* [PROBLEM]:
All of the records need to be retyped exactly, with no line dropped.

*** Opening of PROVIDED DATA ***

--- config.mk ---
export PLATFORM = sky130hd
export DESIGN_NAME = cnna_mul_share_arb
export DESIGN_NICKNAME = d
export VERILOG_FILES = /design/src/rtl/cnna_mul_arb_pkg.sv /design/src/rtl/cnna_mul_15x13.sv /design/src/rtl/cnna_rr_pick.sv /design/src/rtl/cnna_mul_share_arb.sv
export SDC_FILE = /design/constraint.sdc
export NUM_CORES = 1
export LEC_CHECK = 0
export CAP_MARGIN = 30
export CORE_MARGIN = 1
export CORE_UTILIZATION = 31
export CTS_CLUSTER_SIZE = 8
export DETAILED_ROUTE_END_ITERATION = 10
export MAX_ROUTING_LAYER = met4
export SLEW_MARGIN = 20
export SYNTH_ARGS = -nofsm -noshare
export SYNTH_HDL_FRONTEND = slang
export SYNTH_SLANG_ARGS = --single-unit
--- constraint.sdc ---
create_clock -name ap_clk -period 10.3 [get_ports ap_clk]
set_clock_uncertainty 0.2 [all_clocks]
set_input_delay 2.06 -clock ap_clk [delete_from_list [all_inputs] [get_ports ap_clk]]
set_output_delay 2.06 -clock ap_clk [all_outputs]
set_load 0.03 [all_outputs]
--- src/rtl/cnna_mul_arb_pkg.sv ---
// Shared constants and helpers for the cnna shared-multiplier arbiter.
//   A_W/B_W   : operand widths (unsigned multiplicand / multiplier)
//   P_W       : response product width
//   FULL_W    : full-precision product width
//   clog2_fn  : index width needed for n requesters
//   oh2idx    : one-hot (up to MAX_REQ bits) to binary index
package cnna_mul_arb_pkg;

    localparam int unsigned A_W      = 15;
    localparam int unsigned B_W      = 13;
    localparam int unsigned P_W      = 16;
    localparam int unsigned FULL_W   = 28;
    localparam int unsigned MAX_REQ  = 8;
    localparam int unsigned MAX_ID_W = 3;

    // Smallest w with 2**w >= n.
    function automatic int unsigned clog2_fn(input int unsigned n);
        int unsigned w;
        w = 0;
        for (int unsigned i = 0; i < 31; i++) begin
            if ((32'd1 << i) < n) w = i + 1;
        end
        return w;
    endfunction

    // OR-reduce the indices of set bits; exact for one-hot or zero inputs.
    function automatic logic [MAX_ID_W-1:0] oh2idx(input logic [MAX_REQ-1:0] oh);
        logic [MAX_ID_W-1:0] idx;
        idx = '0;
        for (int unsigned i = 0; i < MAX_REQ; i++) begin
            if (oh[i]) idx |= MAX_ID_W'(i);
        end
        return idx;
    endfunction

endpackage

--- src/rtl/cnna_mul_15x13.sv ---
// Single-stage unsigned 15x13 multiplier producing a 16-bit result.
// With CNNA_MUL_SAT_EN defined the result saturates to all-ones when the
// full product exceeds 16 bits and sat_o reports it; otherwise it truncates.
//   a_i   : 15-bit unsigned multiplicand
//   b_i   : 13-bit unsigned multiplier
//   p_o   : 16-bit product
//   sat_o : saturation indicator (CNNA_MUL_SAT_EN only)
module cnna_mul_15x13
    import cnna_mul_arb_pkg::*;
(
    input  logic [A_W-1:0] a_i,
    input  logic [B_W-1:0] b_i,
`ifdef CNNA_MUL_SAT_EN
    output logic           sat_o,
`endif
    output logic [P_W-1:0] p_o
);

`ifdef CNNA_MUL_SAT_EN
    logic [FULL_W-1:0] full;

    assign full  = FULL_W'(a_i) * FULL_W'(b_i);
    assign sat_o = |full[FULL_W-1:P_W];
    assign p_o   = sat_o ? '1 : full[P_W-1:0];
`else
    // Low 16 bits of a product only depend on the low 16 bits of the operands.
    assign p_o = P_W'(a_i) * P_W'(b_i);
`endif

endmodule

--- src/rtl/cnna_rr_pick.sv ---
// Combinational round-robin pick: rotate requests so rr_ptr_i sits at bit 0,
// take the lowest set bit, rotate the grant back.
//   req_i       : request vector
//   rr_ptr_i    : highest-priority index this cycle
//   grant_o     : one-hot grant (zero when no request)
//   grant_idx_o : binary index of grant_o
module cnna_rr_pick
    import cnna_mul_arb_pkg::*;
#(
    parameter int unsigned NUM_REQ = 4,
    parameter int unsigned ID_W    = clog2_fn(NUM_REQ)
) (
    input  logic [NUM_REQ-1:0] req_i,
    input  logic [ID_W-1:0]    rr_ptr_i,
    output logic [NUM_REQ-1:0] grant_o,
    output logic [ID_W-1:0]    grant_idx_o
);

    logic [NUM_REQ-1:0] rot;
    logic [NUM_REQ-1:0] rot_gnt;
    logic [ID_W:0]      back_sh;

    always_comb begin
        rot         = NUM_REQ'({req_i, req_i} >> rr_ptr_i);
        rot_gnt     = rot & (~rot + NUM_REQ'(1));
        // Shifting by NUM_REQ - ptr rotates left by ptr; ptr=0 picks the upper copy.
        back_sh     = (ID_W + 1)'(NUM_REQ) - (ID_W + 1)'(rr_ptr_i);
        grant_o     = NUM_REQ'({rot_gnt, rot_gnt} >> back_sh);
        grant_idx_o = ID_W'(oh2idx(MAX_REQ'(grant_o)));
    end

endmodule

*** Close of PROVIDED DATA ***

* [REPLY]:
--- config.mk ---
export PLATFORM = sky130hd
export DESIGN_NAME = cnna_mul_share_arb
export DESIGN_NICKNAME = d
export VERILOG_FILES = /design/src/rtl/cnna_mul_arb_pkg.sv /design/src/rtl/cnna_mul_15x13.sv /design/src/rtl/cnna_rr_pick.sv /design/src/rtl/cnna_mul_share_arb.sv
export SDC_FILE = /design/constraint.sdc
export NUM_CORES = 1
export LEC_CHECK = 0
export CAP_MARGIN = 30
export CORE_MARGIN = 1
export CORE_UTILIZATION = 31
export CTS_CLUSTER_SIZE = 8
export DETAILED_ROUTE_END_ITERATION = 10
export MAX_ROUTING_LAYER = met4
export SLEW_MARGIN = 20
export SYNTH_ARGS = -nofsm -noshare
export SYNTH_HDL_FRONTEND = slang
export SYNTH_SLANG_ARGS = --single-unit
--- constraint.sdc ---
create_clock -name ap_clk -period 10.3 [get_ports ap_clk]
set_clock_uncertainty 0.2 [all_clocks]
set_input_delay 2.06 -clock ap_clk [delete_from_list [all_inputs] [get_ports ap_clk]]
set_output_delay 2.06 -clock ap_clk [all_outputs]
set_load 0.03 [all_outputs]
--- src/rtl/cnna_mul_arb_pkg.sv ---
// Shared constants and helpers for the cnna shared-multiplier arbiter.
//   A_W/B_W   : operand widths (unsigned multiplicand / multiplier)
//   P_W       : response product width
//   FULL_W    : full-precision product width
//   clog2_fn  : index width needed for n requesters
//   oh2idx    : one-hot (up to MAX_REQ bits) to binary index
package cnna_mul_arb_pkg;

    localparam int unsigned A_W      = 15;
    localparam int unsigned B_W      = 13;
    localparam int unsigned P_W      = 16;
    localparam int unsigned FULL_W   = 28;
    localparam int unsigned MAX_REQ  = 8;
    localparam int unsigned MAX_ID_W = 3;

    // Smallest w with 2**w >= n.
    function automatic int unsigned clog2_fn(input int unsigned n);
        int unsigned w;
        w = 0;
        for (int unsigned i = 0; i < 31; i++) begin
            if ((32'd1 << i) < n) w = i + 1;
        end
        return w;
    endfunction

    // OR-reduce the indices of set bits; exact for one-hot or zero inputs.
    function automatic logic [MAX_ID_W-1:0] oh2idx(input logic [MAX_REQ-1:0] oh);
        logic [MAX_ID_W-1:0] idx;
        idx = '0;
        for (int unsigned i = 0; i < MAX_REQ; i++) begin
            if (oh[i]) idx |= MAX_ID_W'(i);
        end
        return idx;
    endfunction

endpackage

--- src/rtl/cnna_mul_15x13.sv ---
// Single-stage unsigned 15x13 multiplier producing a 16-bit result.
// With CNNA_MUL_SAT_EN defined the result saturates to all-ones when the
// full product exceeds 16 bits and sat_o reports it; otherwise it truncates.
//   a_i   : 15-bit unsigned multiplicand
//   b_i   : 13-bit unsigned multiplier
//   p_o   : 16-bit product
//   sat_o : saturation indicator (CNNA_MUL_SAT_EN only)
module cnna_mul_15x13
    import cnna_mul_arb_pkg::*;
(
    input  logic [A_W-1:0] a_i,
    input  logic [B_W-1:0] b_i,
`ifdef CNNA_MUL_SAT_EN
    output logic           sat_o,
`endif
    output logic [P_W-1:0] p_o
);

`ifdef CNNA_MUL_SAT_EN
    logic [FULL_W-1:0] full;

    assign full  = FULL_W'(a_i) * FULL_W'(b_i);
    assign sat_o = |full[FULL_W-1:P_W];
    assign p_o   = sat_o ? '1 : full[P_W-1:0];
`else
    // Low 16 bits of a product only depend on the low 16 bits of the operands.
    assign p_o = P_W'(a_i) * P_W'(b_i);
`endif

endmodule

--- src/rtl/cnna_rr_pick.sv ---
// Combinational round-robin pick: rotate requests so rr_ptr_i sits at bit 0,
// take the lowest set bit, rotate the grant back.
//   req_i       : request vector
//   rr_ptr_i    : highest-priority index this cycle
//   grant_o     : one-hot grant (zero when no request)
//   grant_idx_o : binary index of grant_o
module cnna_rr_pick
    import cnna_mul_arb_pkg::*;
#(
    parameter int unsigned NUM_REQ = 4,
    parameter int unsigned ID_W    = clog2_fn(NUM_REQ)
) (
    input  logic [NUM_REQ-1:0] req_i,
    input  logic [ID_W-1:0]    rr_ptr_i,
    output logic [NUM_REQ-1:0] grant_o,
    output logic [ID_W-1:0]    grant_idx_o
);

    logic [NUM_REQ-1:0] rot;
    logic [NUM_REQ-1:0] rot_gnt;
    logic [ID_W:0]      back_sh;

    always_comb begin
        rot         = NUM_REQ'({req_i, req_i} >> rr_ptr_i);
        rot_gnt     = rot & (~rot + NUM_REQ'(1));
        // Shifting by NUM_REQ - ptr rotates left by ptr; ptr=0 picks the upper copy.
        back_sh     = (ID_W + 1)'(NUM_REQ) - (ID_W + 1)'(rr_ptr_i);
        grant_o     = NUM_REQ'({rot_gnt, rot_gnt} >> back_sh);
        grant_idx_o = ID_W'(oh2idx(MAX_REQ'(grant_o)));
    end

endmodule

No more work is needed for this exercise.